Khoirul mengingatkan, bagi tipe pengguna media sosial seperti ini, agar tetap berhati-hati. Karena kata-kata kasar adalah senjata yang bisa berujung menjadi ujaran kebencian. ”Media massa dan media sosial kita seharusnya saat ini dikembalikan pada tujuan awal. Yakni, untuk memberikan informasi pendidikan dan hiburan bagi masyarakat serta menjadi alat kontrol sosial bagi penyelenggaraan negara,” kata dia.
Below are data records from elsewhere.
$ cat src/rtl/core/rip_pkg.sv
// Shared types and constants for the radix integer parser.
package rip_pkg;

	localparam int unsigned CHAR_BITS   = 21;
	localparam int unsigned NUMBER_BITS = 64;
	localparam int unsigned RADIX_BITS  = 6;

	localparam logic [CHAR_BITS-1:0]  CH_ZERO    = 21'd48;
	localparam logic [CHAR_BITS-1:0]  CH_UPPER_A = 21'd65;
	localparam logic [CHAR_BITS-1:0]  CH_MINUS   = 21'd45;
	localparam logic [CHAR_BITS-1:0]  CH_R       = 21'd114;
	localparam logic [RADIX_BITS-1:0] DEC_RADIX  = 6'd10;
	localparam logic [RADIX_BITS-1:0] MAX_RADIX  = 6'd36;

	typedef enum logic [4:0] {
		PH_FIRST   = 5'b00001,
		PH_OUTER   = 5'b00010,
		PH_AFTER_R = 5'b00100,
		PH_INNER   = 5'b01000,
		PH_STOPPED = 5'b10000
	} phase_t;

	typedef struct packed {
		phase_t                phase;
		logic                  outer_neg;
		logic                  inner_neg;
		logic [RADIX_BITS-1:0] radix;
		logic                  fault;
	} ctrl_t;

	localparam ctrl_t CTRL_RESET = '{
		phase:     PH_FIRST,
		outer_neg: 1'b0,
		inner_neg: 1'b0,
		radix:     DEC_RADIX,
		fault:     1'b0
	};

	typedef struct packed {
		logic [CHAR_BITS-1:0] character;
		logic                 is_last;
	} chr_beat_t;

	typedef struct packed {
		logic signed [NUMBER_BITS-1:0] number;
		logic                          radix_error;
	} num_beat_t;

endpackage

$ cat src/rtl/core/rip_step.sv
// Per-character next-state and result logic of the radix integer parser.
module rip_step #(
	parameter int unsigned VALUE_BITS = 64
) (
	input  rip_pkg::ctrl_t                         ctrl_q,
	input  logic [VALUE_BITS-1:0]                  acc_q,
	input  logic [rip_pkg::CHAR_BITS-1:0]          character,
	input  logic                                   is_last,
	output rip_pkg::ctrl_t                         ctrl_d,
	output logic [VALUE_BITS-1:0]                  acc_d,
	output rip_pkg::num_beat_t                     result
);

	logic                            is_dec;
	logic                            is_upper;
	logic [rip_pkg::RADIX_BITS-1:0]  digit;
	logic                            digit_ok;
	logic                            outer_side;
	logic [rip_pkg::RADIX_BITS-1:0]  mult;
	logic [VALUE_BITS-1:0]           mac;
	logic [VALUE_BITS-1:0]           value;
	rip_pkg::ctrl_t                  ctrl_n;
	logic [VALUE_BITS-1:0]           acc_n;

	always_comb begin
		is_dec   = (character >= rip_pkg::CH_ZERO) && (character < rip_pkg::CH_ZERO + 21'd10);
		is_upper = (character >= rip_pkg::CH_UPPER_A)
			&& (character < rip_pkg::CH_UPPER_A + 21'd26);
		if (is_dec) begin
			digit = rip_pkg::RADIX_BITS'(character - rip_pkg::CH_ZERO);
		end else begin
			digit = rip_pkg::RADIX_BITS'(character - rip_pkg::CH_UPPER_A) + 6'd10;
		end
		digit_ok   = (is_dec || is_upper) && (digit < ctrl_q.radix);
		outer_side = (ctrl_q.phase == rip_pkg::PH_FIRST) || (ctrl_q.phase == rip_pkg::PH_OUTER);
		mult       = outer_side ? rip_pkg::DEC_RADIX : ctrl_q.radix;
		mac        = VALUE_BITS'(acc_q * VALUE_BITS'(mult)) + VALUE_BITS'(digit);
	end

	always_comb begin
		ctrl_n = ctrl_q;
		acc_n  = acc_q;
		case (ctrl_q.phase)
			rip_pkg::PH_FIRST, rip_pkg::PH_OUTER: begin
				if (ctrl_q.phase == rip_pkg::PH_FIRST && character == rip_pkg::CH_MINUS) begin
					ctrl_n.outer_neg = 1'b1;
					ctrl_n.phase     = rip_pkg::PH_OUTER;
				end else if (is_dec) begin
					acc_n        = mac;
					ctrl_n.phase = rip_pkg::PH_OUTER;
				end else if (character == rip_pkg::CH_R) begin
					// radix taken from the decimal prefix, clamped at 36
					if (acc_q > VALUE_BITS'(rip_pkg::MAX_RADIX)) begin
						ctrl_n.fault = 1'b1;
						ctrl_n.radix = rip_pkg::MAX_RADIX;
					end else begin
						ctrl_n.radix = acc_q[rip_pkg::RADIX_BITS-1:0];
					end
					acc_n        = '0;
					ctrl_n.phase = rip_pkg::PH_AFTER_R;
				end else begin
					ctrl_n.phase = rip_pkg::PH_STOPPED;
				end
			end
			rip_pkg::PH_AFTER_R, rip_pkg::PH_INNER: begin
				if (ctrl_q.phase == rip_pkg::PH_AFTER_R && character == rip_pkg::CH_MINUS) begin
					ctrl_n.inner_neg = 1'b1;
					ctrl_n.phase     = rip_pkg::PH_INNER;
				end else if (digit_ok) begin
					acc_n        = mac;
					ctrl_n.phase = rip_pkg::PH_INNER;
				end else begin
					ctrl_n.phase = rip_pkg::PH_STOPPED;
				end
			end
			default: begin
				ctrl_n = ctrl_q;
			end
		endcase
	end

	always_comb begin
		value = (ctrl_n.outer_neg != ctrl_n.inner_neg) ? (~acc_n + VALUE_BITS'(1)) : acc_n;
		result.number      = rip_pkg::NUMBER_BITS'($signed(value));
		result.radix_error = ctrl_n.fault;
		if (is_last) begin
			ctrl_d = rip_pkg::CTRL_RESET;
			acc_d  = '0;
		end else begin
			ctrl_d = ctrl_n;
			acc_d  = acc_n;
		end
	end

endmodule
Untuk itu, lanjut Ahmad Khoirul, kebijakan negara soal ujaran kebencian selayaknya diapresiasi agar masyarakat Indonesia dapat hidup dengan rukun, aman, dan damai sebagaimana diamanatkan oleh konstitusi. Khoirul menambahkan, ada sejumlah langkah bisa menjadi panduan agar kata-kata atau konten yang dibuat terhindar dari ujaran kebencian.
Antara lain, ujarnya, memilih diksi kata dengan tepat sesuai dengan pesan yang ingin disampaikan. ”Hindari kalimat ambigu, gunakan kalimat efektif dan positif, sistematis mengalir dan mudah dipahami. Begitupun dengan gaya bahasa yang digunakan, hindari ironi, sarkasme, satire juga sinisme,” urai Khoirul.
Narasumber lain dalam webinar itu, Staf Ahli Komite I DPD RI Sudarman menuturkan, di era ini hal yang paling perlu diwaspadai tak lain jejak digital. Sudarman merinci berbagai hal bisa menjadi jejak digital untuk dilacak. Mulai dari video yang pernah ditonton, postingan di sosial media, aplikasi yang digunakan, pencarian di Google, barang yang pernah dibeli, riwayat ojek online atau pesan makanan online, musik yang diputar, hingga online games yang sering digunakan.
”Itu semua bisa menjadi jejak digital. Makanya, ketika kita berkata kasar dan mengeluarkan hal yang dimaksud dalam ujaran kebencian akan tercatat. Baik itu ungkapan atau ekspresi yang menganjurkan ajakan untuk mendiskreditkan, menyakiti, seseorang atau sekelompok orang dengan tujuan membangun dan permusuhan kekerasan dan diskriminasi,” tutur Sudarman.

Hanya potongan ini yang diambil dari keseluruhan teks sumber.